徐载靖侧头看去,脸上笑容更加灿烂:「飞哥儿,多礼了。」
说著话,徐载靖已经伸手将岳飞扶起。
岳飞正要说话时,不远处的宫门沉沉打开。
见此,岳飞只能赶忙咽下想说的话语,朝后退去站到了自己的坐骑边儿上。
很快,脚步声传来,皇帝乘坐的御撑出现了众人视野里。
清晨,天色尚可。
皇宫内,往日上朝的大殿中空无一人。
皇宫南门,元宵节赏灯的宣德门外,此时却伞盖林立群臣云集,气氛十分庄重。
皇帝已经从御撑换成了玉辂(天子车驾),太子赵枋也上了金辂。
「起驾!」
在内官高亢的喊声中,大周皇帝和太子的车驾缓缓启动,沿著干净整洁的御街朝南而去。
跟随的皇家仪仗随之移动。
待皇帝车驾驶入御道,御道正中间除了皇帝与太子的车驾外别无他物。
两辆车驾稍外侧,乃是身形高大,金甲锃亮,骑著高头大马,举著挂有各色旗帜马槊的五百随行禁军。
作为天子仪仗,随行金甲禁军的仪容自然十分雄壮。
金甲禁军更外侧,则是骑马跟随,分列两侧的文武百官。
文官和武官的差别很大。
像襄阳侯这等勋贵,便是上了年纪,座下的马几也十分的神俊。
勋贵武官对面的文官马队中,为了安全稳妥,几位上了年纪的大相公,坐骑乃是性子温和的矮小老马。
而徐载靖的位置干分靠前,非文官也非武官,乃是在大周宗室亲王附近。
也就是此时徐载靖正好和惠老王爷在文官队伍前面,神俊的小骊驹十分有气势,不然文官都要被武官勋贵给压过去了。
路上,车声辚辚,蹄声阵阵,衣袂的摩擦声和甲胄叶片的撞击声不绝于耳。
周围动静嘈杂,却全无说话的声音。
骑在马上的徐载靖,位置高视野广,经过街口时,眼角能看到一旁的街道上,有不少被禁军拦在外面的汴京百姓。

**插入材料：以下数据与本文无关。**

What follows belongs to an exercise in optimizing a design on an open flow for small area, a short achievable clock period and few clock cycles per item; a production flow would make more cautious choices. At most, simulation tests tie the RTL to the original design; equivalence was not proved. No activity file was given, so power comes from the tool's default toggle rates.

## the previous run
Design tcp_rx, start of the top module:
module tcp_rx (
    input  wire        clk,
    input  wire        rst,
    input  wire        start,
    output wire        ready,
    input  wire        raw,
    input  wire [31:0] src_addr,
    input  wire [31:0] dst_addr,
    input  wire [15:0] len,
    input  wire        in_valid,
    output wire        in_ready,
    input  wire [31:0] in_data,
    output reg         done,
    output reg  [1:0]  result,
    output reg  [15:0] csum,
    output reg  [2:0]  seg_class,
    output reg  [15:0] payload_len,
    output reg  [15:0] sport,
    output reg  [15:0] dport,
    output reg  [31:0] seq_num,
    output reg  [31:0] ack_num,
    output reg  [3:0]  doff,
    output reg  [5:0]  flags,
    output reg  [15:0] window,
    output reg  [15:0] cksum_field,
    output reg  [15:0] urg_ptr
);
    localparam [1:0] RES_OK        = 2'd0;
    localparam [1:0] RES_MALFORMED = 2'd1;
    localparam [1:0] RES_CHECKSUM  = 2'd2;
    localparam [2:0] C_NONE   = 3'd0;
    localparam [2:0] C_DATA   = 3'd1;
    localparam [2:0] C_SYN    = 3'd2;
    localparam [2:0] C_SYNACK = 3'd3;
    localparam [2:0] C_ACK    = 3'd4;
    localparam [2:0] C_FIN    = 3'd5;
    localparam [2:0] C_FINACK = 3'd6;
    function [31:0] csa;
        input [15:0] a;
        input [15:0] b;
        input [15:0] c;
        reg   [15:0] s, k;
        begin
            s   = a ^ b ^ c;
            k   = (a & b) | (a & c) | (b & c);
            csa = {k[14:0], k[15], s};
        end
    endfunction
    reg         ready_q;      
    reg         in_ready_q;   
    reg         pend_q;       
    reg         raw_q;
    reg  [1:0]  low_q;        
    reg         short_q;      
    reg         bad_q;        
    reg         clr_q;        
    reg  [13:0] rem_q;        
    reg         rz_q;         
  ...
Size: ~870 cells after synthesis, ~250 flip-flops, roughly 310 I/O pins, about 12000 µm² of cells after synthesis.
==> module tcp_rx, before the edit <==
module tcp_rx (
    input  wire        clk,
    input  wire        rst,
    input  wire        start,
    output wire        ready,
    input  wire        raw,
    input  wire [31:0] src_addr,
    input  wire [31:0] dst_addr,
    input  wire [15:0] len,
    input  wire        in_valid,
    output wire        in_ready,
    input  wire [31:0] in_data,
    output reg         done,
    output reg  [1:0]  result,
    output reg  [15:0] csum,
    output reg  [2:0]  seg_class,
    output reg  [15:0] payload_len,
    output reg  [15:0] sport,
    output reg  [15:0] dport,
    output reg  [31:0] seq_num,
    output reg  [31:0] ack_num,
    output reg  [3:0]  doff,
    output reg  [5:0]  flags,
    output reg  [15:0] window,
    output reg  [15:0] cksum_field,
    output reg  [15:0] urg_ptr
);
    localparam [1:0] RES_OK        = 2'd0;
    localparam [1:0] RES_MALFORMED = 2'd1;
    localparam [1:0] RES_CHECKSUM  = 2'd2;
    localparam [2:0] C_NONE   = 3'd0;
    localparam [2:0] C_DATA   = 3'd1;
    localparam [2:0] C_SYN    = 3'd2;
    localparam [2:0] C_SYNACK = 3'd3;
    localparam [2:0] C_ACK    = 3'd4;
    localparam [2:0] C_FIN    = 3'd5;
    localparam [2:0] C_FINACK = 3'd6;
    function [31:0] csa;
        input [15:0] a;
        input [15:0] b;
        input [15:0] c;
        reg   [15:0] s, k;
        begin
            s   = a ^ b ^ c;
            k   = (a & b) | (a & c) | (b & c);
            csa = {k[14:0], k[15], s};
        end
    endfunction
    reg         ready_q;      
    reg         in_ready_q;   
    reg         pend_q;       
    reg         raw_q;
    reg  [1:0]  low_q;        
    reg         short_q;      
    reg         bad_q;        
    reg         clr_q;        
    reg  [13:0] rem_q;        
    reg         rz_q;         
    reg  [2:0]  hc_q;         
    reg  [15:0] sx_q, sy_q;   
    assign ready    = ready_q;
    assign in_ready = in_ready_q;
    wire beat   = in_valid & in_ready_q;
    wire last   = rz_q | ((rem_q == 14'd1) & (low_q == 2'd0));
    wire busy0  = ~ready_q & ~in_ready_q;          
    wire clr    = clr_q;                           
    wire [3:0] lane_ok;
    assign lane_ok[3] = 1'b1;
    assign lane_ok[2] = ~rz_q | (low_q != 2'd1);
    assign lane_ok[1] = ~rz_q | (low_q == 2'd3);
    assign lane_ok[0] = ~rz_q;
    wire [3:0]  lane = lane_ok & {4{in_ready_q}};
    wire [31:0] dm   = in_data & {{8{lane[3]}}, {8{lane[2]}}, {8{lane[1]}}, {8{lane[0]}}};
    wire [15:0] op_z = raw_q          ? 16'd0 :
                       busy0          ? 16'd6 :
                       (hc_q == 3'd0) ? {rem_q, low_q} :
                       (hc_q == 3'd1) ? 16'd6 : 16'd0;
    wire [31:0] l1 = csa(clr ? 16'd0 : sx_q, clr ? 16'd0 : sy_q, op_z);
    wire [15:0] op_a = ready_q ? src_addr[31:16] : l1[15:0];
    wire [15:0] op_b = ready_q ? src_addr[15:0]  : l1[31:16];
    wire [15:0] op_c = ready_q ? dst_addr[31:16] : dm[31:16];
    wire [15:0] op_d = ready_q ? dst_addr[15:0]  : dm[15:0];
    wire [31:0] l2 = csa(op_a, op_b, op_c);
    wire [31:0] l3 = csa(l2[15:0], l2[31:16], op_d);
    wire [16:0] fs0    = {1'b0, sx_q} + {1'b0, sy_q};
    wire [15:0] fs1    = sx_q + sy_q + 16'd1;
    wire [15:0] fold   = fs0[16] ? fs1 : fs0[15:0];
    wire        sum_ok = ((sx_q ^ sy_q) == 16'hFFFF) | ((sx_q & sy_q) == 16'hFFFF);
    wire [4:0]  doff_m4   = 5'd4 - {1'b0, doff};
    wire [14:0] pl_diff   = {1'b0, rem_q} + {{10{doff_m4[4]}}, doff_m4};
    wire        pl_take   = in_valid & in_ready_q & (hc_q == 3'd4);
    wire        malformed = short_q | (doff < 4'd5) | bad_q;
    wire [5:0]  k         = flags & 6'h17;
    reg  [2:0]  cls;
    always @(*) begin
        if (payload_len != 16'd0)
            cls = ((flags & 6'h07) == 6'h00) ? C_DATA : C_NONE;
        else begin
            case (k)
                6'h02:   cls = C_SYN;
                6'h12:   cls = C_SYNACK;
                6'h10:   cls = C_ACK;
                6'h01:   cls = C_FIN;
                6'h11:   cls = C_FINACK;
                default: cls = C_NONE;
            endcase
        end
    end
    always @(posedge clk) begin
        csum        <= ~fold;
        seg_class   <= cls;
        if (raw_q)
            result <= RES_OK;
        else if (malformed)
            result <= RES_MALFORMED;
        else if (!sum_ok)
            result <= RES_CHECKSUM;
        else
            result <= RES_OK;
    end
    always @(posedge clk) begin
        if (in_valid || !in_ready_q)
            {sy_q, sx_q} <= l3;
    end
    always @(posedge clk) begin
        if (beat) begin
            case (hc_q)
                3'd0: begin
                    sport <= in_data[31:16];
                    dport <= in_data[15:0];
                end
                3'd1: seq_num <= in_data;
                3'd2: ack_num <= in_data;
                3'd3: begin
                    doff   <= in_data[31:28];
                    flags  <= in_data[21:16];
                    window <= in_data[15:0];
                end
                3'd4: begin
                    cksum_field <= in_data[31:16];
                    urg_ptr     <= in_data[15:0];
                end
                default: ;
            endcase
        end
    end
    always @(posedge clk) begin
        if (ready_q && start) begin
            raw_q <= raw;
            low_q   <= len[1:0];
            short_q <= (len[15:2] < 14'd5);
        end
        if (pl_take) begin
            payload_len <= {pl_diff[13:0], low_q};
            bad_q       <= pl_diff[14];
        end
        if (ready_q)
            clr_q <= raw;
        else if (beat)
            clr_q <= 1'b0;
        if (ready_q)
            hc_q <= 3'd0;
        else if (beat && hc_q != 3'd5)
            hc_q <= hc_q + 3'd1;
        if (ready_q) begin
            rem_q <= len[15:2];
            rz_q  <= (len[15:2] == 14'd0);
        end else if (beat) begin
            rem_q <= rem_q - 14'd1;
            rz_q  <= (rem_q == 14'd1);
        end
    end
    always @(posedge clk) begin
        if (rst) begin
            ready_q    <= 1'b1;
            in_ready_q <= 1'b0;
            pend_q     <= 1'b0;
            done       <= 1'b0;
        end else begin
            done <= ready_q & pend_q;
            if (ready_q) begin
                if (start) begin
                    ready_q    <= 1'b0;
                    in_ready_q <= (len != 16'd0);
                    pend_q     <= 1'b0;
                end else begin
                    pend_q     <= 1'b0;
                end
            end else if (busy0) begin
                ready_q <= 1'b1;
                pend_q  <= 1'b1;
            end else if (beat && last) begin
                in_ready_q <= 1'b0;
                ready_q    <= 1'b1;
                pend_q     <= 1'b1;
            end
        end
    end
endmodule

朝著对面看去,能看到一眼望不到头的长长队伍,正沿著御道一侧骑马而行。
对面还有几个动作十分的别扭,神情心惊胆战,一眼看去就知道不怎么骑马的年轻官员。
可能是今年恩科的新晋进士。
走了好一会儿,一行人来到了大周太庙南门所在。
「止!」
随著内官的喊声,整个队伍缓缓的停了下来,车轮声、蹄声、脚步声、衣袂甲胄的摩擦声,都渐渐消失。
内官又喊了一声。
不论是皇帝太子,还是徐载靖等高官勋贵,纷纷下车下马,整理了一番衣冠后,缓步拾阶而上,朝著大周太庙走去。
皇帝和太子赵枋进了太庙大门,肃重典雅的钟磬之乐随之响起,进太庙的路上,同样气氛肃穆,雅乐之外,只有脚步声和衣服的摩擦声。
经过神道之后,众人来到了高耸的太庙大殿前。
此时,大殿中已经摆好了大周历代皇帝的神主牌位。
在太常卿的引导下,徐载靖等人在距离皇帝和太子不远的地方依次缓缓站定。
礼仪使则引导著皇帝洗手擦干后,开始给殿中神主牌位跪拜、上香、敬献玉帛。
随后,皇帝又敬献太牢(牛、羊、猪),再洗爵、酌酒、祭酒,将酒酒地以享祖先。
代表前北辽皇帝的大纛和青牛白马旗,也被皇帝放在了供桌之上。
这番仪式,最累的当属上了年纪的皇帝。
但站在殿外的徐载靖瞧著,今日皇帝兴奋的心情,已然盖过身体上的劳累。
而且一通程序下来,皇帝十分的熟练。